**RECORDS PROVIDED:**

....

$ cat src/rtl/logic_unit_pkg.sv
// Shared types for the logic unit: gate opcodes, burst FSM states and the fold-op mapping.
package logic_unit_pkg;

  localparam int OP_W = 3;

  typedef enum logic [OP_W-1:0] {
    OP_AND  = 3'd0,
    OP_OR   = 3'd1,
    OP_NOT  = 3'd2,
    OP_NAND = 3'd3,
    OP_NOR  = 3'd4,
    OP_XOR  = 3'd5,
    OP_XNOR = 3'd6,
    OP_PASS = 3'd7
  } op_e;

  typedef enum logic {
    IDLE  = 1'b0,
    ACCUM = 1'b1
  } state_e;

  // Unary ops have no meaningful fold; both collapse to taking the newest beat.
  function automatic op_e fold_op(input op_e op);
    return (op == OP_NOT || op == OP_PASS) ? OP_PASS : op;
  endfunction

endpackage

$ cat src/rtl/logic_unit_if.sv
// Operand/result handshake bundle for logic_unit_pipe; flag outputs exist only with LOGIC_UNIT_FLAGS_EN.
interface logic_unit_if
  import logic_unit_pkg::*;
#(
  parameter int WIDTH     = 8,
  parameter int MAX_BEATS = 16
);
  localparam int CNT_W = $clog2(MAX_BEATS + 1);

  logic             in_valid;
  logic             in_ready;
  logic [OP_W-1:0]  in_op;
  logic             in_acc;
  logic             in_last;
  logic [WIDTH-1:0] in_a;
  logic [WIDTH-1:0] in_b;
  logic             out_valid;
  logic             out_ready;
  logic [WIDTH-1:0] out_y;
  logic [CNT_W-1:0] out_count;
`ifdef LOGIC_UNIT_FLAGS_EN
  logic             out_zero;
  logic             out_parity;
`endif

  modport master (
    output in_valid, in_op, in_acc, in_last, in_a, in_b, out_ready,
`ifdef LOGIC_UNIT_FLAGS_EN
    input  out_zero, out_parity,
`endif
    input  in_ready, out_valid, out_y, out_count
  );

  modport slave (
    input  in_valid, in_op, in_acc, in_last, in_a, in_b, out_ready,
`ifdef LOGIC_UNIT_FLAGS_EN
    output out_zero, out_parity,
`endif
    output in_ready, out_valid, out_y, out_count
  );

endinterface

$ cat src/rtl/logic_op_core.sv
// Combinational gate function f(op, x, y) over WIDTH bits; PASS and NOT act on x only.
module logic_op_core
  import logic_unit_pkg::*;
#(
  parameter int WIDTH = 8
) (
  input  op_e              op,
  input  logic [WIDTH-1:0] x,
  input  logic [WIDTH-1:0] y,
  output logic [WIDTH-1:0] f
);

  always_comb begin
    f = x;
    case (op)
      OP_AND:  f = x & y;
      OP_OR:   f = x | y;
      OP_NOT:  f = ~x;
      OP_NAND: f = ~(x & y);
      OP_NOR:  f = ~(x | y);
      OP_XOR:  f = x ^ y;
      OP_XNOR: f = ~(x ^ y);
      OP_PASS: f = x;
      default: f = x;
    endcase
  end

endmodule

$ cat src/rtl/logic_unit_pipe.sv
// Registered bitwise logic unit with valid/ready handshake and burst fold mode.
// Define LOGIC_UNIT_FLAGS_EN to add registered out_zero/out_parity flags.
module logic_unit_pipe
  import logic_unit_pkg::*;
#(
  parameter int WIDTH     = 8,
  parameter int MAX_BEATS = 16
) (
  input logic         clk,
  input logic         rst_n,
  logic_unit_if.slave bus
);

  localparam int CNT_W = $clog2(MAX_BEATS + 1);
  localparam logic [CNT_W-1:0] CNT_MAX = CNT_W'(MAX_BEATS);
  localparam logic [CNT_W-1:0] CNT_ONE = CNT_W'(1);

  function automatic logic [CNT_W-1:0] sat_inc(input logic [CNT_W-1:0] c);
    return (c >= CNT_MAX) ? CNT_MAX : c + CNT_ONE;
  endfunction

  state_e           state;
  op_e              op_q;
  logic [WIDTH-1:0] acc;
  logic [CNT_W-1:0] cnt;

  logic             vld_p1;
  logic [WIDTH-1:0] y_p1;
  logic [CNT_W-1:0] count_p1;

  logic             in_ready;
  logic             accept;
  op_e              core_op;
  logic [WIDTH-1:0] core_y;
  logic [WIDTH-1:0] core_f;
  logic             produce;
  logic [WIDTH-1:0] y_nxt;
  logic [CNT_W-1:0] count_nxt;

  assign in_ready     = !vld_p1 || bus.out_ready;
  assign accept       = bus.in_valid && in_ready;
  assign bus.in_ready = in_ready;

  // All folded ops are commutative, so the accumulator rides on the y input
  // and in_a stays on x; PASS then naturally yields the newest beat.
  always_comb begin
    core_op = op_e'(bus.in_op);
    core_y  = bus.in_b;
    if (state == ACCUM) begin
      core_op = op_q;
      core_y  = acc;
    end
  end

  logic_op_core #(.WIDTH(WIDTH)) u_core (
    .op (core_op),
    .x  (bus.in_a),
    .y  (core_y),
    .f  (core_f)
  );

  always_comb begin
    produce   = 1'b0;
    y_nxt     = core_f;
    count_nxt = CNT_ONE;
    if (accept) begin
      if (state == ACCUM) begin
        produce   = bus.in_last;
        count_nxt = sat_inc(cnt);
      end else if (!bus.in_acc) begin
        produce = 1'b1;
      end else if (bus.in_last) begin
        produce = 1'b1;
        y_nxt   = bus.in_a;
      end
    end
  end

  always_ff @(posedge clk or negedge rst_n) begin
    if (!rst_n) begin
      state <= IDLE;
      op_q  <= OP_PASS;
      acc   <= '0;
      cnt   <= '0;
    end else if (accept) begin
      case (state)
        IDLE: begin
          if (bus.in_acc && !bus.in_last) begin
            acc   <= bus.in_a;
            op_q  <= fold_op(op_e'(bus.in_op));
            cnt   <= CNT_ONE;
            state <= ACCUM;
          end
        end
        ACCUM: begin
          if (bus.in_last) begin
            cnt   <= '0;
            state <= IDLE;
          end else begin
            acc <= core_f;
            cnt <= sat_inc(cnt);
          end
        end
        default: state <= IDLE;
      endcase
    end
  end

  // Output stage (p1): load on a new result, otherwise drop valid once consumed.
  always_ff @(posedge clk or negedge rst_n) begin
    if (!rst_n) begin
      vld_p1   <= 1'b0;
      y_p1     <= '0;
      count_p1 <= '0;
    end else if (produce) begin
      vld_p1   <= 1'b1;
      y_p1     <= y_nxt;
      count_p1 <= count_nxt;
    end else if (bus.out_ready) begin
      vld_p1   <= 1'b0;
    end
  end

  assign bus.out_valid = vld_p1;
  assign bus.out_y     = y_p1;
  assign bus.out_count = count_p1;

`ifdef LOGIC_UNIT_FLAGS_EN
  logic zero_p1;
  logic parity_p1;

  always_ff @(posedge clk or negedge rst_n) begin
    if (!rst_n) begin
      zero_p1   <= 1'b0;
      parity_p1 <= 1'b0;
    end else if (produce) begin
      zero_p1   <= (y_nxt == '0);
      parity_p1 <= ^y_nxt;
    end
  end

  assign bus.out_zero   = zero_p1;
  assign bus.out_parity = parity_p1;
`endif

endmodule

$ cat src/flat_wrapper.sv
// flat-port wrapper written by rule: the top's interface ports become plain ports
module logic_unit_pipe_flat import logic_unit_pkg::*;
#(
  parameter int WIDTH     = 8,
  parameter int MAX_BEATS = 16
)
  (clk, rst_n, bus_in_valid, bus_in_op, bus_in_acc, bus_in_last, bus_in_a, bus_in_b, bus_out_ready, bus_in_ready, bus_out_valid, bus_out_y, bus_out_count);
  logic_unit_if #(.WIDTH(WIDTH), .MAX_BEATS(MAX_BEATS)) bus_i ();
  input logic clk;
  input logic rst_n;
  input wire logic [$bits(bus_i.in_valid)-1:0] bus_in_valid;
  input wire logic [$bits(bus_i.in_op)-1:0] bus_in_op;
  input wire logic [$bits(bus_i.in_acc)-1:0] bus_in_acc;
  input wire logic [$bits(bus_i.in_last)-1:0] bus_in_last;
  input wire logic [$bits(bus_i.in_a)-1:0] bus_in_a;
  input wire logic [$bits(bus_i.in_b)-1:0] bus_in_b;
  input wire logic [$bits(bus_i.out_ready)-1:0] bus_out_ready;
  output wire logic [$bits(bus_i.in_ready)-1:0] bus_in_ready;
  output wire logic [$bits(bus_i.out_valid)-1:0] bus_out_valid;
  output wire logic [$bits(bus_i.out_y)-1:0] bus_out_y;
  output wire logic [$bits(bus_i.out_count)-1:0] bus_out_count;
  assign bus_i.in_valid = bus_in_valid;
  assign bus_i.in_op = bus_in_op;
  assign bus_i.in_acc = bus_in_acc;
  assign bus_i.in_last = bus_in_last;
  assign bus_i.in_a = bus_in_a;
  assign bus_i.in_b = bus_in_b;
  assign bus_i.out_ready = bus_out_ready;
  assign bus_in_ready = bus_i.in_ready;
  assign bus_out_valid = bus_i.out_valid;
  assign bus_out_y = bus_i.out_y;
  assign bus_out_count = bus_i.out_count;
  logic_unit_pipe #(.WIDTH(WIDTH), .MAX_BEATS(MAX_BEATS)) u_core (.clk(clk), .rst_n(rst_n), .bus(bus_i));
endmodule
$ cat config.mk
export PLATFORM = sky130hd
export DESIGN_NAME = logic_unit_pipe_flat
export DESIGN_NICKNAME = d
export VERILOG_FILES = /design/src/rtl/logic_unit_pkg.sv /design/src/rtl/logic_unit_if.sv /design/src/rtl/logic_op_core.sv /design/src/rtl/logic_unit_pipe.sv /design/src/flat_wrapper.sv
export SDC_FILE = /design/constraint.sdc
export NUM_CORES = 1
export LEC_CHECK = 0
export ABC_CLOCK_PERIOD_IN_PS = 3240
export CORE_AREA = 2 2 82 84
export DETAILED_ROUTE_END_ITERATION = 10
export DIE_AREA = 0 0 84 86
export GPL_TIMING_DRIVEN = 0
export PLACE_DENSITY = 0.62
export RECOVER_POWER = 25
export SETUP_SLACK_MARGIN = 0.3
export SYNTH_ARGS = -nofsm -noshare
export SYNTH_HDL_FRONTEND = slang
export SYNTH_SLANG_ARGS = --single-unit
$ cat constraint.sdc
create_clock -name clk -period 3.24 [get_ports clk]
set_clock_uncertainty 0.1 [all_clocks]
set_input_delay 0.648 -clock clk [delete_from_list [all_inputs] [get_ports clk]]
set_output_delay 0.648 -clock clk [all_outputs]
set_load 0.02 [all_outputs]
# ---- Yosys cells after proc, flatten, opt, wreduce, memory -nomap -nowiden
# Cells that the tools add are included.
dict set report classes {
  addsub 1
  n_lt_le_gt_ge 1
  eq_ne 11
  mux 26
  n_bitwise 8
  n_reduce_logical 11
}
# cell n
set ops {}
lappend ops {{$pmux 8 s8} 1}
lappend ops {{$mux 8} 7}
lappend ops {{$not 8->8} 4}
lappend ops {{$mux 5} 5}
lappend ops {{$pmux 8 s2} 1}
lappend ops {{$eq 3x3->1 const B} 5}
lappend ops {{$pmux 5 s2} 1}
lappend ops {{$eq 3x2->1 const B} 3}
lappend ops {{$and 8x8->8} 1}
lappend ops {{$mux 1} 8}
lappend ops {{$or 8x8->8} 1}
lappend ops {{$xor 8x8->8} 1}
lappend ops {{$mux 3} 2}
lappend ops {{$reduce_and 3->1} 2}
lappend ops {{$add 5x1->5 const B} 1}
lappend ops {{$ge 5x5->1 const B} 1}
lappend ops {{$eq 3x1->1 const B} 1}
lappend ops {{$logic_not 3->1} 1}
lappend ops {{$logic_and 1x1->1} 2}
lappend ops {{$logic_not 1->1} 2}
lappend ops {{$logic_or 1x1->1} 2}
lappend ops {{$ne 2x1->1 const B} 1}
lappend ops {{$ne 2x2->1 const B} 1}
lappend ops {{$pmux 1 s2} 1}
lappend ops {{3 further kinds} 3}
dict set report totals {
  register_bits 31
  in_bits 25
  output_inout_bits 15
  wordCells 65
}

# ---- Longest topological paths before layout
# Gate-level depths: netlist of run 1.
dict set report depth {
  ltp_word 8
  depth_mapped 12
  mapped_depth_nobuf 7
}

# ---- Modules after synthesis
# From an unflattened synthesis of run 1, not the netlist that was laid out.
dict set report hier_totals {
  hier_cells 269
  hier_area_um2 2711.4
}
# module n_inst cells_per_inst area_per_inst_um2 seq_area_each_um2
set modules_own_cells {}
lappend modules_own_cells {logic_unit_pipe 1 160 1800.5 779.5}
lappend modules_own_cells {logic_op_core 1 109 910.9 0.0}

# ---- Worst setup path before layout of run 1
# Ideal clock, no wire load.
dict set report synth_timing {
  path_kind {reg-to-reg}
  from {register u_core.state}
  to {register u_core.y_p1[5], in the netlist u_core.bus.out_y[5]}
  setup_ps 104
  arrival_time_ps 2587
  required_time_ps 3036
  path_slack_ps 450
  stages_incl_launch_ff 12
  path_buffers 5
  period_less_slack_ps 2790
  path_cell_list {dfrtp_1 -> buf_6 -> buf_6 -> buf_2 -> buf_2 -> buf_2 -> mux2i_1 -> ha_1 -> mux4_2 -> o21ai_0 -> o221a_1 -> a221oi_1}
}
dict set report synth_via {
  elab_chain_len 8
  word_cells_on_any_way 23
  cone_classes {eq/ne (7); mux (9); bitwise (6); reduce/logical (1)}
}
# item line
set synth_rtl {}
lappend synth_rtl {{start: declaration} logic_unit_pipe.sv:22} ;# state_e state;
lappend synth_rtl {{start signal: assignment} logic_unit_pipe.sv:81} ;# state <= IDLE;
lappend synth_rtl {{start signal: assignment} logic_unit_pipe.sv:92} ;# state <= ACCUM;
lappend synth_rtl {{start signal: assignment} logic_unit_pipe.sv:98} ;# state <= IDLE;
lappend synth_rtl {{$mux 8} logic_unit_pipe.sv:49} ;# if (state == ACCUM) begin
lappend synth_rtl {{$xor 8x8->8, or another cell as far along} {logic_op_core.sv:21, logic_op_core.sv:22}}
lappend synth_rtl {{$not 8->8 (on tied branches)} {logic_op_core.sv:22, logic_op_core.sv:19, logic_op_core.sv:20}}
lappend synth_rtl {{$pmux 8 s8} logic_op_core.sv:15} ;# case (op)
lappend synth_rtl {{$mux 8} logic_unit_pipe.sv:72} ;# end else if (bus.in_last) begin
lappend synth_rtl {{$mux 8} logic_unit_pipe.sv:70} ;# end else if (!bus.in_acc) begin
lappend synth_rtl {{$mux 8} logic_unit_pipe.sv:67} ;# if (state == ACCUM) begin
lappend synth_rtl {{$mux 8} logic_unit_pipe.sv:66} ;# if (accept) begin
lappend synth_rtl {{end signal: assignment} logic_unit_pipe.sv:117} ;# y_p1 <= y_nxt;
lappend synth_rtl {{end: declaration} logic_unit_pipe.sv:28} ;# logic [WIDTH-1:0] y_p1;
# Parallel ways exist; a longest one is shown, timed or not.
# A chain may end at the register's enable or synchronous reset.

# ---- Final worst setup path of run 1
dict set report layout_timing {
  from {register u_core.state}
  to {register u_core.acc[2]}
}
dict set report layout_via {
  elab_chain_len 6
  word_cells_on_any_way 23
  cone_classes {eq/ne (9); mux (5); bitwise (7); reduce/logical (2)}
}
# item line
set layout_rtl {}
lappend layout_rtl {{$mux 8} logic_unit_pipe.sv:49}
lappend layout_rtl {{$xor 8x8->8, or another cell as far along} {logic_op_core.sv:21, logic_op_core.sv:22}}
lappend layout_rtl {{$not 8->8 (on tied branches)} {logic_op_core.sv:22, logic_op_core.sv:19, logic_op_core.sv:20}}
lappend layout_rtl {{$pmux 8 s8} logic_op_core.sv:15}
lappend layout_rtl {{$mux 8} logic_unit_pipe.sv:96} ;# if (bus.in_last) begin
lappend layout_rtl {{$pmux 8 s2} logic_unit_pipe.sv:86} ;# case (state)
lappend layout_rtl {{end signal: assignment} logic_unit_pipe.sv:89} ;# acc <= bus.in_a;
lappend layout_rtl {{end signal: assignment} logic_unit_pipe.sv:100} ;# acc <= core_f;
lappend layout_rtl {{end: declaration} logic_unit_pipe.sv:24} ;# logic [WIDTH-1:0] acc;
# Parallel ways exist; a longest one is shown, timed or not. The select of a mux whose other input is x is not followed.

==> flow_summary.json, run 1 <==
{
  "max_slew_margin_pct": -13.9,
  "synth-simple-area-share_pct": 16.2,
  "reg2reg_depth": 12,
  "post-route-util_pct": 52.6,
  "crit_family": "buffers and inverters",
  "post-place-ws_ns": -0.179,
  "syn2layout_area_growth_pct": 29.3,
  "cts_max_level": 2,
  "crit_arrival_ns": 2.89,
  "crit_chain": "buf_6 > buf_8 > buf_8 > buf_12 > buf_12 > mux2i_4 > ha_4 > mux2_2 > o2111ai_1 > o41ai_2 > nor3_2 > o311ai_1",
  "numCtsBuffers": 5,
  "totalWireLength_um": 7880,
  "maxCapViolations": 1,
  "ys_dominant_reg_cell": "dfrtp_1",
  "ys_types": 53,
  "grt_first_pass_wirelength_um": 12600,
  "synth_fa_ha_area_share_pct": 8.81,
  "rsz0062_at_grt": "yes",
  "first_global_vias": 2454,
  "worstPathRequired_ns": 3.28,
  "synth_area_leaders": "dfrtp_1 27%, ha_1 8.8%, mux2i_1 4.7%, inv_1 4.6%, nand2_1 4.3%",
  "drt_pass1_iterations": 5,
  "antenna_found_initial": 0,
  "crit_buf_inv": 5,
  "diodes": 0,
  "syn_avg_cell_area_um2": 8.52,
  "clock_latency_ns": 0.28,
  "slowest_stage": "dfrtp_1",
  "dpl_cell_area_mm2": 0.00303,
  "synth_area_mm2": 0.00255,
  "cp-end-kind": "flop",
  "worstHoldPathType": "reg -> reg",
  "dr.first_iter.drc_count": 188,
  "post_cts_buffers": 0,
  "cts-root-buf": "clkbuf_8",
  "status": "finished with violations",
  "synthTopCellsByCount": "31 x inv_1, 29 x nand2_1, 28 x dfrtp_1",
  "coreArea_mm2": 0.00628,
  "synth-edff-count": 0,
  "peakVddDrop_mv": 0.268,
  "io_pins": 40,
  "num_rows": 29,
  "synth.net_count": 343,
  "vias": 2517,
  "postSynth.asyncResetShare_pct": 100,
  "cts_max_path_buffers": 2,
  "slowest_delay_ns": 0.38,
  "ant_nets": 0,
  "grt_overflow": 0,
  "yosysTopAreaCell": "dfrtp_1",
  "fmax_mhz": 351,
  "cp_max_fo": 11,
  "clk_pin_slew_ns": 0.07,
  "fin_nets": 389,
  "criticalPathCategory": "reg -> reg",
  "gp_congestion": 0.853,
  "cts_tree": "yes",
  "ys_warn_count": 0,
  "via_per_inst": 5.95,
  "maxSlewViolCount": 32,
  "drc": 0,
  "setup_violations": 0,
  "holdPathStages": 2,
  "route.detailed.wl_per_inst_um": 18.6,
  "start_util_pct": 40.7,
  "design_area_mm2": 0.00330,
  "grt_max_degree": 32,
  "powerDensity_mw_per_mm2": 543,
  "cts_hold_buf": 0,
  "synthCells": 300,
  "synth-compound-area-share_pct": 25.7,
  "cts_num_sinks": 31,
  "start_kind": "flop",
  "synth.most_common_cell": "inv_1",
  "worst_slack_ns": 0.393,
  "leakage_nw": 1.39,
  "violations": "capacitance limit, slew limit",
  "final_cells": 423,
  "synth_top_area_share_pct": 27.4,
  "die_w_um": 84,
  "place_hpwl_um": 5380,
  "synth_top_family_by_area": "compound AO/OA/AOI/OAI gates",
  "dieHeight_um": 86,
  "critical_path_depth": 12,
  "drive_above_1_share_pct": 13.9,
  "finalCritPeriodShare_pct": 87.9,
  "max_slew.worst_pin.slew_ns": 1.71,
  "finalHoldViolCount": 0,
  "synth-seq-cells": 31,
  "ys_seq_area_share_pct": 30.5,
  "holdWs_ns": 0.384,
  "dp_cells": 415,
  "io_buffers": 38,
  "period_needed_ns": 2.85,
  "synth_xor_area_share_pct": 0.686,
  "grt_usage_pct": 22.3,
  "synthMuxAreaShare_pct": 9.70,
  "die_area_mm2": 0.00722
}
## worst min-delay path: stages (launching register included)
cell	delay (ns)
dfrtp_1	0.34
nand2_1	0.04
o21ai_0	0.06
## cell type report
| type | count | area, um2 |
|---|---|---|
| well taps | 77 | 96.3 |
| plain buffers | 17 | 141 |
| flip-flops and latches | 31 | 779 |
| clock buffers | 6 | 82.6 |
| inverters | 31 | 116 |
| fillers | 617 | 2970 |
| multi-input cells | 221 | 1680 |
| clock inverters | 1 | 5.00 |
| repair buffers | 39 | 399 |
## final timing paths
check | end | slack [ns] | start
min in group asynchronous | u_core.bus.out_y[2]$_DFFE_PN0P_ | 0.70 | rst_n
min reg2reg | u_core.bus.out_count[1]$_DFFE_PN0P_ | 0.38 | u_core.bus.out_count[1]$_DFFE_PN0P_
max | u_core.acc[2]$_DFFE_PN0P_ | 0.39 | u_core.state$_DFFE_PN0P_
max reg2reg | u_core.acc[2]$_DFFE_PN0P_ | 0.39 | u_core.state$_DFFE_PN0P_
max in group asynchronous | u_core.bus.out_y[3]$_DFFE_PN0P_ | 1.35 | rst_n
min | u_core.bus.out_count[1]$_DFFE_PN0P_ | 0.38 | u_core.bus.out_count[1]$_DFFE_PN0P_
## power by group
part | internal, W | total, W | switching, W | leakage [nW]
Clock | 0.000167 | 0.000320 | 0.000153 | 0.0470
Sequential | 0.000494 | 0.000583 | 0.0000894 | 0.382
Combinational | 0.000408 | 0.000890 | 0.000482 | 0.957
## registers in the layout, summed over array words and instances, names as in the netlist
register              flops
u_core.op_q               3
u_core.cnt                5
u_core.bus.out_count      5
u_core.state              1
u_core.bus.out_y          8
u_core.acc                8
u_core.bus.out_valid      1
## layout by cell type (no fill, tap or decap), types with 2 or more instances in the layout
cell type	instances
a211o_1	2
a211oi_1	6
a21oi_1	20
a221oi_1	4
a221oi_2	3
a22o_1	2
a31oi_1	12
a32o_1	2
buf_12	2
buf_2	2
buf_4	3
buf_8	2
clkbuf_1	7
clkbuf_8	6
clkdlybuf4s50_1	37
dfrtp_1	28
dfstp_2	3
ha_1	16
ha_4	2
inv_1	31
mux2_2	4
mux2i_1	7
mux2i_4	7
nand2_1	29
nand2b_1	3
nand3_1	3
nor2_1	20
nor2b_1	4
nor3_1	8
nor3_2	2
o2111ai_1	3
o211ai_1	4
o21ai_0	15
o22ai_1	5
o311ai_1	5
or3_1	10
## logic make-up (layout without fill, tap and decap cells)
group / count (synthesis) / count (layout)
mux: 20 / 20
flops: 31 / 31
fa+ha+maj: 18 / 18
buf+inv: 48 / 94
compound gates: 95 / 95
simple gates: 86 / 86
xor+xnor: 2 / 2
## metrics by stage
step | TNS [ns] | power [W]
2_1_floorplan | 0 | 0.00110
3_3_place_gp | -0.364 | 0.00136
3_5_place_dp | -0.464 | 0.00137
4_1_cts | 0 | 0.00172
5_1_grt | 0 | 0.00192
6_report | 0 | 0.00179
## per-layer routing
| metal | vias up | track usage, % | wire length [um] |
|---|---|---|---|
| li1 | 1200 | - | - |
| met5 | - | 0 | 0 |
| met2 | 111 | 36.7 | 3630 |
| met1 | 1193 | 30.0 | 3650 |
| met4 | 0 | 8.65 | 120 |
| met3 | 13 | 2.89 | 480 |
## what timing repair did
item,4_1_cts,5_1_grt
resized for setup,11,19
pin swaps,2,5
endpoints found under the setup margin,14,12
gates cloned,0,1
(Power assumes the default switching activity.)
==> run 2, diff against run 1 <==
MAX_ROUTING_LAYER = met4   (was not set)
==> run 2 against run 1 <==
Effect of this change:
- the flow still finishes with violations (capacitance limit, slew limit)
- highest routed layer unchanged
- via count up 0.40%
- maximum frequency down 0.34%
- utilization increased by 0.20 points
- clock power is essentially flat
- worst setup slack worse by 0.0099 ns
- sequential share of layout area down 0.089 points
- largest power group unchanged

....

**WHAT YOU NEED TO DO:** Nothing but the lines from the one holding "4_1_cts | 0 | 0.00172" to the end of the entries should be output, each exactly as it appears.

**RESPONSE:**
4_1_cts | 0 | 0.00172
5_1_grt | 0 | 0.00192
6_report | 0 | 0.00179
## per-layer routing
| metal | vias up | track usage, % | wire length [um] |
|---|---|---|---|
| li1 | 1200 | - | - |
| met5 | - | 0 | 0 |
| met2 | 111 | 36.7 | 3630 |
| met1 | 1193 | 30.0 | 3650 |
| met4 | 0 | 8.65 | 120 |
| met3 | 13 | 2.89 | 480 |
## what timing repair did
item,4_1_cts,5_1_grt
resized for setup,11,19
pin swaps,2,5
endpoints found under the setup margin,14,12
gates cloned,0,1
(Power assumes the default switching activity.)
==> run 2, diff against run 1 <==
MAX_ROUTING_LAYER = met4   (was not set)
==> run 2 against run 1 <==
Effect of this change:
- the flow still finishes with violations (capacitance limit, slew limit)
- highest routed layer unchanged
- via count up 0.40%
- maximum frequency down 0.34%
- utilization increased by 0.20 points
- clock power is essentially flat
- worst setup slack worse by 0.0099 ns
- sequential share of layout area down 0.089 points
- largest power group unchanged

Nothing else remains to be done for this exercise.